◆ **Your assignment**
The answer should contain each record below, repeated exactly.

◆ **Excerpted data**
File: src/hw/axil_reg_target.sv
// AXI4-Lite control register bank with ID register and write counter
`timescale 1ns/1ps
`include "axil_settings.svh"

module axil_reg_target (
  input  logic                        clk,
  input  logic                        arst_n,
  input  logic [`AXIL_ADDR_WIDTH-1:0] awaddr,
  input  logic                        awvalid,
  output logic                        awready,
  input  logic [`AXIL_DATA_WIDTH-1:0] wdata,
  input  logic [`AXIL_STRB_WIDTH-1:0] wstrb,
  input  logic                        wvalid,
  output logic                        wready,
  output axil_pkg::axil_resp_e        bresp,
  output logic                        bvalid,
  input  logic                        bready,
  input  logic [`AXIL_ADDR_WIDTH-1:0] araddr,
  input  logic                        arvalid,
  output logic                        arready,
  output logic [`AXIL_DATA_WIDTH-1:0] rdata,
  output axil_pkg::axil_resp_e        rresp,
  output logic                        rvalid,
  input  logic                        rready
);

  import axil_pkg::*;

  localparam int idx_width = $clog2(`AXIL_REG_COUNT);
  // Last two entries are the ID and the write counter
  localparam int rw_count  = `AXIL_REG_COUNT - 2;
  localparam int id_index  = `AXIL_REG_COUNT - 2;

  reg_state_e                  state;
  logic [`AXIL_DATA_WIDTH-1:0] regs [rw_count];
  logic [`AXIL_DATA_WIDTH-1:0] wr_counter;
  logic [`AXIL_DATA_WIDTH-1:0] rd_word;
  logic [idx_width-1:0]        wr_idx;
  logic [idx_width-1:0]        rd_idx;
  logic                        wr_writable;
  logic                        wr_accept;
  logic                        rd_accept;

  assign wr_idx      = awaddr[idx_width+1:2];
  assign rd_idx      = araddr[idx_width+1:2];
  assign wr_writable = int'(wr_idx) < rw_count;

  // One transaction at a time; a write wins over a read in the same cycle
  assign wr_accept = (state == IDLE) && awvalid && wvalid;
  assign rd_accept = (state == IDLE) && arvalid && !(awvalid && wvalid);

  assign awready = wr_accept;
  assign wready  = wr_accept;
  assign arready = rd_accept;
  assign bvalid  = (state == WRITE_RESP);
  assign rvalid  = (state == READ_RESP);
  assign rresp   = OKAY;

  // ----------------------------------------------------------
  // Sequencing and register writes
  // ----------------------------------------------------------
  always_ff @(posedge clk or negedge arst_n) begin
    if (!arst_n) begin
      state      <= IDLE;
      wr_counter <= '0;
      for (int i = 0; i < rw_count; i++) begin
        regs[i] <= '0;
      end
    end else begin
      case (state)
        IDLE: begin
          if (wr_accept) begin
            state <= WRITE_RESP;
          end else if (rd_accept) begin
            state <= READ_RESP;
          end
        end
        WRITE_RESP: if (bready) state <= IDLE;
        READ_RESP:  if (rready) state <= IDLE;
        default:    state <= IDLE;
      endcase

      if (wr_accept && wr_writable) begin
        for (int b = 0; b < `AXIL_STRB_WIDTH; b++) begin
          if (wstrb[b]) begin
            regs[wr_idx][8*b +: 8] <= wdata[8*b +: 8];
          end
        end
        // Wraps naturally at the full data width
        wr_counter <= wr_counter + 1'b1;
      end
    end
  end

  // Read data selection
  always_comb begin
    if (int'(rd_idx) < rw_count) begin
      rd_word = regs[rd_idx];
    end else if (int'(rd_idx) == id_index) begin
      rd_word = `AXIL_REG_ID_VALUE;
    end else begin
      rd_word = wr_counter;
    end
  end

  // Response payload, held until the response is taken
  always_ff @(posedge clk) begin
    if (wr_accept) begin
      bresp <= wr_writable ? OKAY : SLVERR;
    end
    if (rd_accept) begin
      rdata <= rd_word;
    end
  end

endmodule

◆ **Solved problem**
File: src/hw/axil_reg_target.sv
// AXI4-Lite control register bank with ID register and write counter
`timescale 1ns/1ps
`include "axil_settings.svh"

module axil_reg_target (
  input  logic                        clk,
  input  logic                        arst_n,
  input  logic [`AXIL_ADDR_WIDTH-1:0] awaddr,
  input  logic                        awvalid,
  output logic                        awready,
  input  logic [`AXIL_DATA_WIDTH-1:0] wdata,
  input  logic [`AXIL_STRB_WIDTH-1:0] wstrb,
  input  logic                        wvalid,
  output logic                        wready,
  output axil_pkg::axil_resp_e        bresp,
  output logic                        bvalid,
  input  logic                        bready,
  input  logic [`AXIL_ADDR_WIDTH-1:0] araddr,
  input  logic                        arvalid,
  output logic                        arready,
  output logic [`AXIL_DATA_WIDTH-1:0] rdata,
  output axil_pkg::axil_resp_e        rresp,
  output logic                        rvalid,
  input  logic                        rready
);

  import axil_pkg::*;

  localparam int idx_width = $clog2(`AXIL_REG_COUNT);
  // Last two entries are the ID and the write counter
  localparam int rw_count  = `AXIL_REG_COUNT - 2;
  localparam int id_index  = `AXIL_REG_COUNT - 2;

  reg_state_e                  state;
  logic [`AXIL_DATA_WIDTH-1:0] regs [rw_count];
  logic [`AXIL_DATA_WIDTH-1:0] wr_counter;
  logic [`AXIL_DATA_WIDTH-1:0] rd_word;
  logic [idx_width-1:0]        wr_idx;
  logic [idx_width-1:0]        rd_idx;
  logic                        wr_writable;
  logic                        wr_accept;
  logic                        rd_accept;

  assign wr_idx      = awaddr[idx_width+1:2];
  assign rd_idx      = araddr[idx_width+1:2];
  assign wr_writable = int'(wr_idx) < rw_count;

  // One transaction at a time; a write wins over a read in the same cycle
  assign wr_accept = (state == IDLE) && awvalid && wvalid;
  assign rd_accept = (state == IDLE) && arvalid && !(awvalid && wvalid);

  assign awready = wr_accept;
  assign wready  = wr_accept;
  assign arready = rd_accept;
  assign bvalid  = (state == WRITE_RESP);
  assign rvalid  = (state == READ_RESP);
  assign rresp   = OKAY;

  // ----------------------------------------------------------
  // Sequencing and register writes
  // ----------------------------------------------------------
  always_ff @(posedge clk or negedge arst_n) begin
    if (!arst_n) begin
      state      <= IDLE;
      wr_counter <= '0;
      for (int i = 0; i < rw_count; i++) begin
        regs[i] <= '0;
      end
    end else begin
      case (state)
        IDLE: begin
          if (wr_accept) begin
            state <= WRITE_RESP;
          end else if (rd_accept) begin
            state <= READ_RESP;
          end
        end
        WRITE_RESP: if (bready) state <= IDLE;
        READ_RESP:  if (rready) state <= IDLE;
        default:    state <= IDLE;
      endcase

      if (wr_accept && wr_writable) begin
        for (int b = 0; b < `AXIL_STRB_WIDTH; b++) begin
          if (wstrb[b]) begin
            regs[wr_idx][8*b +: 8] <= wdata[8*b +: 8];
          end
        end
        // Wraps naturally at the full data width
        wr_counter <= wr_counter + 1'b1;
      end
    end
  end

  // Read data selection
  always_comb begin
    if (int'(rd_idx) < rw_count) begin
      rd_word = regs[rd_idx];
    end else if (int'(rd_idx) == id_index) begin
      rd_word = `AXIL_REG_ID_VALUE;
    end else begin
      rd_word = wr_counter;
    end
  end

  // Response payload, held until the response is taken
  always_ff @(posedge clk) begin
    if (wr_accept) begin
      bresp <= wr_writable ? OKAY : SLVERR;
    end
    if (rd_accept) begin
      rdata <= rd_word;
    end
  end

endmodule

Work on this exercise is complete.